<file path="src/rtl/pc_sequencer_pkg.sv">
// Shared definitions for the program-counter sequencer: flow-command encoding,
// FSM states and default vectors. Used by the decoder, the sequencer and the bench.
package pc_sequencer_pkg;

   localparam logic [2:0] CMD_INC  = 3'd0;
   localparam logic [2:0] CMD_HOLD = 3'd1;
   localparam logic [2:0] CMD_JMP  = 3'd2;
   localparam logic [2:0] CMD_BRR  = 3'd3;
   localparam logic [2:0] CMD_CALL = 3'd4;
   localparam logic [2:0] CMD_RET  = 3'd5;

   typedef enum logic [1:0] {
      ST_RUN,
      ST_CALL2,
      ST_RET2,
      ST_HALT
   } state_e;

   localparam int         ADDR_W_DEF    = 8;
   localparam logic [7:0] RESET_VEC_DEF = 8'h00;
   localparam logic [7:0] IRQ_VEC_DEF   = 8'h02;

endpackage

</file>
<file path="src/rtl/pc_sequencer_ret_stack.sv">
// Return-address LIFO for the PC sequencer. Push writes entry[count],
// the top of stack is entry[count-1]; only the occupancy count is reset.
module ret_stack #(
   parameter  int DEPTH = 4,
   parameter  int W     = 8,
   localparam int CNT_W = $clog2(DEPTH + 1),
   localparam int IDX_W = (DEPTH > 1) ? $clog2(DEPTH) : 1
) (
   input  logic             clk,
   input  logic             rst,
   input  logic             push_i,
   input  logic             pop_i,
   input  logic [W-1:0]     data_i,
   output logic [W-1:0]     data_o,
   output logic             full_o,
   output logic             empty_o,
   output logic [CNT_W-1:0] count_o
);

   logic [W-1:0]     mem_q [DEPTH];
   logic [CNT_W-1:0] count_q;
   logic [IDX_W-1:0] wr_idx;
   logic [IDX_W-1:0] top_idx;

   assign full_o  = (count_q == CNT_W'(DEPTH));
   assign empty_o = (count_q == '0);
   assign count_o = count_q;
   assign wr_idx  = IDX_W'(count_q);
   assign top_idx = IDX_W'(count_q - CNT_W'(1));
   assign data_o  = mem_q[top_idx];

   // NOTE: sequential state uses non-blocking assignments so every register samples pre-edge values.
   always_ff @(posedge clk or posedge rst) begin
      if (rst)
         count_q <= '0;
      else if (push_i && !full_o)
         count_q <= count_q + CNT_W'(1);
      else if (pop_i && !empty_o)
         count_q <= count_q - CNT_W'(1);
   end

   // NOTE: storage is deliberately not reset; entries above count are never read as valid data.
   always_ff @(posedge clk) begin
      if (push_i && !full_o)
         mem_q[wr_idx] <= data_i;
   end

endmodule

</file>
<file path="src/rtl/pc_sequencer.sv">
// Next-address controller for the core's PC register: increment, hold, jump,
// relative branch, two-cycle CALL/RET/interrupt entry via a return-address stack.
module pc_sequencer
   import pc_sequencer_pkg::*;
#(
   parameter  int               ADDR_W      = ADDR_W_DEF,
   parameter  int               STACK_DEPTH = 4,
   parameter  logic [ADDR_W-1:0] RESET_VEC  = ADDR_W'(RESET_VEC_DEF),
   parameter  logic [ADDR_W-1:0] IRQ_VEC    = ADDR_W'(IRQ_VEC_DEF),
   localparam int               SP_W        = $clog2(STACK_DEPTH + 1)
) (
   input  logic              clk,
   input  logic              rst,
   input  logic [2:0]        cmd,
   input  logic              cmd_valid,
   output logic              cmd_ready,
   input  logic [ADDR_W-1:0] target,
   input  logic [ADDR_W-1:0] offset,
   input  logic              irq_req,
   input  logic              int_en,
   output logic              irq_ack,
   output logic [ADDR_W-1:0] pc_next,
   output logic [ADDR_W-1:0] pc_cur,
   output logic [SP_W-1:0]   sp,
   output logic              stk_ovf,
   output logic              stk_unf
);

   state_e            state_q, state_d;
   logic [ADDR_W-1:0] pc_q, pc_d;
   logic [ADDR_W-1:0] tgt_q, tgt_d;
   logic              ovf_q, ovf_d;
   logic              unf_q, unf_d;
   logic [ADDR_W-1:0] pc_inc;
   logic              irq_take, ready, do_call, do_ret;
   logic              push, pop, stk_full, stk_empty;
   logic [ADDR_W-1:0] stk_top;

   ret_stack #(
      .DEPTH (STACK_DEPTH),
      .W     (ADDR_W)
   ) u_stack (
      .clk     (clk),
      .rst     (rst),
      .push_i  (push),
      .pop_i   (pop),
      .data_i  (pc_inc),
      .data_o  (stk_top),
      .full_o  (stk_full),
      .empty_o (stk_empty),
      .count_o (sp)
   );

   assign pc_inc = pc_q + ADDR_W'(1);

   // NOTE: every always_comb output gets a default first, so no path can infer a latch.
   always_comb begin
      pc_d     = pc_q;
      state_d  = state_q;
      tgt_d    = tgt_q;
      ovf_d    = ovf_q;
      unf_d    = unf_q;
      push     = 1'b0;
      pop      = 1'b0;
      irq_take = 1'b0;
      ready    = 1'b0;
      do_call  = 1'b0;
      do_ret   = 1'b0;
      case (state_q)
         ST_RUN: begin
            irq_take = irq_req && int_en;
            ready    = !irq_take;
            do_call  = irq_take || (cmd_valid && cmd == CMD_CALL);
            do_ret   = !irq_take && cmd_valid && cmd == CMD_RET;
            if (do_call) begin
               if (!stk_full) begin
                  push    = 1'b1;
                  tgt_d   = irq_take ? IRQ_VEC : target;
                  state_d = ST_CALL2;
               end else begin
                  ovf_d   = 1'b1;
                  state_d = ST_HALT;
               end
            end else if (do_ret) begin
               if (!stk_empty) begin
                  pop     = 1'b1;
                  tgt_d   = stk_top;
                  state_d = ST_RET2;
               end else begin
                  unf_d   = 1'b1;
                  state_d = ST_HALT;
               end
            end else if (cmd_valid) begin
               // Offset is already ADDR_W wide, so modulo addition sign-extends implicitly.
               case (cmd)
                  CMD_HOLD: pc_d = pc_q;
                  CMD_JMP:  pc_d = target;
                  CMD_BRR:  pc_d = pc_inc + offset;
                  CMD_CALL, CMD_RET: pc_d = pc_q;
                  default:  pc_d = pc_inc;
               endcase
            end
         end
         ST_CALL2, ST_RET2: begin
            pc_d    = tgt_q;
            state_d = ST_RUN;
         end
         default: ;
      endcase
   end

   assign pc_next   = rst ? RESET_VEC : pc_d;
   assign cmd_ready = ready && !rst;
   assign irq_ack   = irq_take && !rst;
   assign pc_cur    = pc_q;
   assign stk_ovf   = ovf_q;
   assign stk_unf   = unf_q;

   always_ff @(posedge clk or posedge rst) begin
      if (rst) begin
         state_q <= ST_RUN;
         pc_q    <= RESET_VEC;
         tgt_q   <= RESET_VEC;
         ovf_q   <= 1'b0;
         unf_q   <= 1'b0;
      end else begin
         state_q <= state_d;
         pc_q    <= pc_d;
         tgt_q   <= tgt_d;
         ovf_q   <= ovf_d;
         unf_q   <= unf_d;
      end
   end

endmodule

</file>
<file path="config.mk">
export PLATFORM = sky130hd
export DESIGN_NAME = pc_sequencer
export DESIGN_NICKNAME = d
export VERILOG_FILES = /design/src/rtl/pc_sequencer_pkg.sv /design/src/rtl/pc_sequencer_ret_stack.sv /design/src/rtl/pc_sequencer.sv
export SDC_FILE = /design/constraint.sdc
export NUM_CORES = 1
export LEC_CHECK = 0
export BUFFER_PORTS_ARGS = -buffer_cell sky130_fd_sc_hd__buf_2
export CAP_MARGIN = 5
export CORE_AREA = 2 2 103 105
export CTS_BUF_LIST = sky130_fd_sc_hd__clkbuf_8
export DETAILED_ROUTE_END_ITERATION = 8
export DIE_AREA = 0 0 105 107
export SYNTH_ARGS = -nofsm -noshare
export SYNTH_HDL_FRONTEND = slang
export SYNTH_HIERARCHICAL = 1
export SYNTH_SLANG_ARGS = --single-unit
</file>
<file path="constraint.sdc">
create_clock -name clk -period 3.3 [get_ports clk]
set_input_delay 0.66 -clock clk [delete_from_list [all_inputs] [get_ports clk]]
set_output_delay 0.66 -clock clk [all_outputs]
set_load 0.01 [all_outputs]
</file>
==> load_flow_metrics.sql <==
INSERT INTO impl_metrics (metric_group, metric, value, unit) VALUES
('outcome', 'status', 'complete, but fails checks', ''),
('outcome', 'violations', 'setup timing', ''),
('timing', 'fin_skew', '0.0133', 'ns'),
('clocking', 'ctsLongestPathBuffers', '2', ''),
('setup_path', 'crit_path_cell_trace', 'ha_4, buf_6, xnor2_4, inv_2, ha_4, a21o_1, a221oi_2, buf_4, nor4b_4, nor4_2, buf_4, nor4_2, buf_2', ''),
('yosys', 'synth_cell_type_count', '69', ''),
('route', 'detail_route.wirelength', '10500', 'um'),
('setup_path', 'worstSetupStartpointType', 'flop', ''),
('setup_path', 'critical_path_required', '2.64', 'ns'),
('layout', 'utilization', '45.4', '%'),
('floorplanning', 'floorplan.core_area', '10100', 'um^2'),
('placed_design', 'hpwl', '7630', 'um'),
('layout', 'num-fill-cells', '990', ''),
('route', 'viasPerCell', '5.74', ''),
('power_and_ir_drop', 'switching_power', '1.90', 'mW'),
('clocking', 'tritoncts', 'yes', ''),
('timing', 'setup_viol', '5', ''),
('power_and_ir_drop', 'static_leakage', '1.81', 'nW'),
('yosys', 'synth-seq-area-share', '44.1', '%'),
('clocking', 'cts.reportedPaths.clkPinSlew', '0.12', 'ns'),
('route', 'detail_route.first_pass.iterations', '5', ''),
('floorplanning', 'floorplan.initialDensity', '34.5', '%'),
('layout', 'post_route_cells_drive_above_1_share', '42.8', '%'),
('layout', 'syn_to_final_growth', '31.4', '%'),
('setup_path', 'critical_path_arrival', '2.84', 'ns'),
('power_and_ir_drop', 'cell_internal_pwr', '2.52', 'mW'),
('global_routing', 'grt_start_max_net_pins', '28', ''),
('power_and_ir_drop', 'power.combinational.fraction', '65.6', '%'),
('min_path', 'hold_path_class', 'input port to async pin', ''),
('timing', 'maxSlewHeadroom', '59.9', '%'),
('layout', 'multi_input_comb_area', '2120', 'um^2'),
('yosys', 'netlist_top_cells_area', 'edfxtp_1, dfrtp_1, ha_1', ''),
('power_and_ir_drop', 'p_total', '4.42', 'mW'),
('route', 'metal_1_wl', '4340', 'um'),
('yosys', 'synth-seq-cells', '55', ''),
('placed_design', 'finalWeightedCongestion', '0.914', ''),
('timing', 'postLayoutSetupSlackWorst', '-0.203', 'ns'),
('yosys', 'synth_top_area_cell', 'edfxtp_1', ''),
('route', 'met2RoutedLength', '5200', 'um'),
('setup_path', 'path_class', 'flop to output pin', ''),
('timing', 'timing.final.crit_share', '106', '%'),
('setup_path', 'cpPeakStageDelay', '0.43', 'ns'),
('yosys', 'synthFlopType', 'edfxtp_1', ''),
('route', 'met3RoutedLength', '790', 'um'),
('timing', 'timing.final.hold_violations', '0', ''),
('placed_design', 'dp_cells', '517', ''),
('route', 'routed.top_layer', 'met4', ''),
('timing', 'final-max-slew-violation-count', '0', ''),
('global_routing', 'antenna_found_initial', '0', ''),
('floorplanning', 'io_pins', '47', ''),
('global_routing', 'grt.total_usage', '18.8', '%'),
('power_and_ir_drop', 'vdd_ir_drop_max', '0.339', 'mV'),
('timing', 'rsz_0062_raised_after_global_routing', 'yes', ''),
('power_and_ir_drop', 'seq_power_share', '25.0', '%'),
('route', 'route.detailed.wl_per_inst', '19.4', 'um'),
('yosys', 'syn_nets', '364', ''),
('setup_path', 'setup.worst_path.end_class', 'output pin', ''),
('clocking', 'clock_sink_count', '55', ''),
('layout', 'mostFrequentLayoutCells', 'buf_2, buf_4, edfxtp_1, dfrtp_1, a21oi_1', ''),
('timing', 'fin_setup_tns', '-0.689', 'ns'),
('power_and_ir_drop', 'powerDensity', '965', 'nW/um^2'),
('setup_path', 'worst-path-max-fanout', '6', ''),
('yosys', 'synthesis.instances', '323', ''),
('timing', 'timing_worst_slew_pin_value', '0.601', 'ns'),
('layout', 'antenna-diode-count', '0', ''),
('floorplanning', 'floorplan.rows', '37', ''),
('timing', 'final_period_minus_worst_setup_slack', '3.50', 'ns'),
('clocking', 'clock_latency', '0.32', 'ns'),
('route', 'drt_drc_violations_left', '0', ''),
('yosys', 'mapped_cell_area', '3490', 'um^2'),
('layout', 'stdcell_count', '540', '');
-- cells by family (layout without fill, tap and decap cells) --
group | after synthesis | in the layout | share of synthesized area (%)
simple gates | 92 | 92 | 15.5
buf+inv | 36 | 117 | 4.77
mux | 12 | 12 | 6.39
compound gates | 102 | 102 | 20.3
xor+xnor | 9 | 9 | 2.66
fa+ha+maj | 17 | 17 | 6.32
flops | 55 | 55 | 44.1
-- registers in the layout (all words and copies together) (netlist names) --
| register | cells |
|---|---|
| stk_unf | 1 |
| tgt_q | 8 |
| state_q | 2 |
| u_stack/mem_q | 32 |
| u_stack/count_o | 3 |
| pc_cur | 8 |
| stk_ovf | 1 |
-- per-layer routing --
| layer | up-vias | global-route usage [%] |
|---|---|---|
| met2 | 126 | 31.7 |
| li1 | 1402 | - |
| met3 | 18 | 3.77 |
| met5 | - | 0 |
| met1 | 1551 | 24.9 |
| met4 | 0 | 4.86 |
-- synthesized netlist by cell type (4+ instances only) --
library cell	n
edfxtp_1	32
a21oi_1	25
dfrtp_1	23
ha_1	16
inv_1	16
nor2_1	16
a31oi_1	14
nand2_1	14
a22oi_1	8
clkbuf_1	8
mux4_2	8
nand3_1	8
nor3_1	8
o211ai_1	6
o21a_1	6
o21ai_0	6
xnor2_1	6
and2_1	5
and2_2	5
and3_1	5
or3_1	5
a21o_1	4
buf_2	4
nor2b_1	4
o22ai_1	4
-- what timing repair did --
action                     4_1_cts  5_1_grt
setup endpoints to repair        7        8
resized for setup               53        8
pin swaps                       25       11
setup buffers                   10        5
-- layout make-up --
cell class	instances	share of cell area [%]
repair buffers	91	12.6
clock buffers	5	1.50
multi-input cells	232	46.3
well taps	136	3.71
inverters	18	1.56
clock inverters	3	0.738
flip-flops and latches	55	33.6
-- path summary, 6_finish.rpt --
kind | startpoint | endpoint | slack [ns] | depth (start not counted)
min | rst | u_stack/count_o[0] | 0.34 | 2
min in group clk | stk_unf | stk_unf | 0.47 | 1
max | pc_cur[0] | pc_next[6] | -0.20 | 13
max reg2reg | pc_cur[0] | pc_cur[4] | 0.73 | 12
max in group asynchronous | rst | pc_cur[2] | 2.53 | 3
min reg2reg | stk_unf | stk_unf | 0.47 | 1
-- through the flow --
stage               instance area (um^2)  hold WS, ns  worst slack, ns
detailed placement                  4010        0.444          -0.0837
floorplan                           3490        0.414           0.0598
CTS                                 4480        0.331           -0.181
global placement                    4010        0.440          -0.0483
finish                              4580        0.337           -0.203
global route                        4580        0.338           -0.362
-- power groups by stage --
stage	combinational (mW)	sequential, mW	clock (mW)
after CTS	2.68	1.11	0.424
after global routing	3.12	1.13	0.454
after detailed placement	2.28	1.11	0
after global placement	2.25	1.10	0
final	2.90	1.11	0.416
after floorplan	1.39	1.15	0
(Power assumes the default switching activity.)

> **The task**
Transcribe only the lines from the beginning of the entries to the line with "logic [IDX_W-1:0] wr_idx;", inclusive, exactly as written.

> **Solved exercise**
<file path="src/rtl/pc_sequencer_pkg.sv">
// Shared definitions for the program-counter sequencer: flow-command encoding,
// FSM states and default vectors. Used by the decoder, the sequencer and the bench.
package pc_sequencer_pkg;

   localparam logic [2:0] CMD_INC  = 3'd0;
   localparam logic [2:0] CMD_HOLD = 3'd1;
   localparam logic [2:0] CMD_JMP  = 3'd2;
   localparam logic [2:0] CMD_BRR  = 3'd3;
   localparam logic [2:0] CMD_CALL = 3'd4;
   localparam logic [2:0] CMD_RET  = 3'd5;

   typedef enum logic [1:0] {
      ST_RUN,
      ST_CALL2,
      ST_RET2,
      ST_HALT
   } state_e;

   localparam int         ADDR_W_DEF    = 8;
   localparam logic [7:0] RESET_VEC_DEF = 8'h00;
   localparam logic [7:0] IRQ_VEC_DEF   = 8'h02;

endpackage

</file>
<file path="src/rtl/pc_sequencer_ret_stack.sv">
// Return-address LIFO for the PC sequencer. Push writes entry[count],
// the top of stack is entry[count-1]; only the occupancy count is reset.
module ret_stack #(
   parameter  int DEPTH = 4,
   parameter  int W     = 8,
   localparam int CNT_W = $clog2(DEPTH + 1),
   localparam int IDX_W = (DEPTH > 1) ? $clog2(DEPTH) : 1
) (
   input  logic             clk,
   input  logic             rst,
   input  logic             push_i,
   input  logic             pop_i,
   input  logic [W-1:0]     data_i,
   output logic [W-1:0]     data_o,
   output logic             full_o,
   output logic             empty_o,
   output logic [CNT_W-1:0] count_o
);

   logic [W-1:0]     mem_q [DEPTH];
   logic [CNT_W-1:0] count_q;
   logic [IDX_W-1:0] wr_idx;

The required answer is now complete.